• TASK TO COMPLETE
State how many lines of the records contain the string "placement". Give the number alone.

• DATA IN THIS EXERCISE
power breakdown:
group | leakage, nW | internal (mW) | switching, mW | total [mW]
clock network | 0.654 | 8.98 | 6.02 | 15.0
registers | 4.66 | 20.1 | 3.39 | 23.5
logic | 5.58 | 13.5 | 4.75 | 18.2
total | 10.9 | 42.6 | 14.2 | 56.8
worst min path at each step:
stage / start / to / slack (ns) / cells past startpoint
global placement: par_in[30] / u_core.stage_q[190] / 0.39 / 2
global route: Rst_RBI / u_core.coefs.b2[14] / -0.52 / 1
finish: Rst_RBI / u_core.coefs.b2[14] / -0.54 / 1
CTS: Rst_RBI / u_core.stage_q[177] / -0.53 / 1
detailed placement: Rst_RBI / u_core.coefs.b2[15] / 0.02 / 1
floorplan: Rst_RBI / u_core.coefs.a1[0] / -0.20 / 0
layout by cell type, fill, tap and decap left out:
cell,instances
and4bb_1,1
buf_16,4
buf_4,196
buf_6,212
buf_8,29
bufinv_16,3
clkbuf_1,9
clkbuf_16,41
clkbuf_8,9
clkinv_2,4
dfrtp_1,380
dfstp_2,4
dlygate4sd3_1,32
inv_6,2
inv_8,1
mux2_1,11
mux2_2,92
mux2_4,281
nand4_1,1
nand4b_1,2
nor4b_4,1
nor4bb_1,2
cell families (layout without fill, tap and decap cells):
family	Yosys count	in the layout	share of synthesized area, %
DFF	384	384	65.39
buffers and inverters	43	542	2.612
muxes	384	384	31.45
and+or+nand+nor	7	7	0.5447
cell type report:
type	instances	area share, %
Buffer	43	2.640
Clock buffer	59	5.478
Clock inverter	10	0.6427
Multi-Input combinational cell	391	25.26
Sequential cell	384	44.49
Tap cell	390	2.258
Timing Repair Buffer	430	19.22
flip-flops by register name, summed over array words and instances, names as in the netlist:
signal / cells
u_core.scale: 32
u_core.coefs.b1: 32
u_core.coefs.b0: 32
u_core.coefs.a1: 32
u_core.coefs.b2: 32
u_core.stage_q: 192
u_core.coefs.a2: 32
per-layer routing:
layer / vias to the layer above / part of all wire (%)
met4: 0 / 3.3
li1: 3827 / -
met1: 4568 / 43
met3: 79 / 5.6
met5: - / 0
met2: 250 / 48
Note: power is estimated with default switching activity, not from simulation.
### src/hdl/setpoint_stash.sv
// Setpoint RAM between the feedback system and the transmit builder.
// Holds one frame until the builder reports it sent; frames arriving
// meanwhile are dropped whole.

`timescale 1ns/100ps

`include "fofb_consts.svh"

module setpoint_stash (
  input  logic                           ethClk,
  input  logic                           arst_n,
  input  fofb_pkg::setpoint_beat_t       beat,
  input  logic [`FOFB_ADDR_W-1:0]        raddr,
  output logic [`FOFB_VALUE_W-1:0]       rdata,
  input  logic                           sent,
  output logic                           pending,
  output logic [`FOFB_ADDR_W:0]          supply_count
);

  localparam int ADDR_W  = `FOFB_ADDR_W;
  localparam int VALUE_W = `FOFB_VALUE_W;
  localparam int DEPTH   = `FOFB_MAX_SUPPLIES;

  logic [VALUE_W-1:0] ram [0:DEPTH-1];
  logic [ADDR_W-1:0]  waddr;
  logic               toss;    // rest of current frame is discarded
  logic               accept;

  // a beat is kept only when no earlier frame is waiting
  assign accept = beat.valid && !toss && !pending;

  //////////////////////////////////////////////////
  // payload RAM, one writer and one reader
  always_ff @(posedge ethClk) begin
    if (accept) begin
      ram[waddr] <= beat.value;
    end
    rdata <= ram[raddr];  // one cycle read latency
  end

  //////////////////////////////////////////////////
  // frame write control
  always_ff @(posedge ethClk or negedge arst_n) begin
    if (!arst_n) begin
      waddr        <= '0;
      toss         <= 1'b0;
      pending      <= 1'b0;
      supply_count <= '0;
    end else begin
      if (sent) begin
        pending <= 1'b0;  // builder done, stash free again
      end
      if (beat.valid) begin
        if (toss) begin
          if (beat.last) begin
            toss <= 1'b0;
          end
        end else if (pending) begin
          // frame started while busy, drop through its last beat
          if (!beat.last) begin
            toss <= 1'b1;
          end
        end else if (beat.last) begin
          supply_count <= {1'b0, waddr} + 1'b1;  // last index plus one
          waddr        <= '0;
          pending      <= 1'b1;
        end else begin
          waddr <= waddr + 1'b1;
        end
      end
    end
  end

endmodule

• WRITTEN ANSWER
2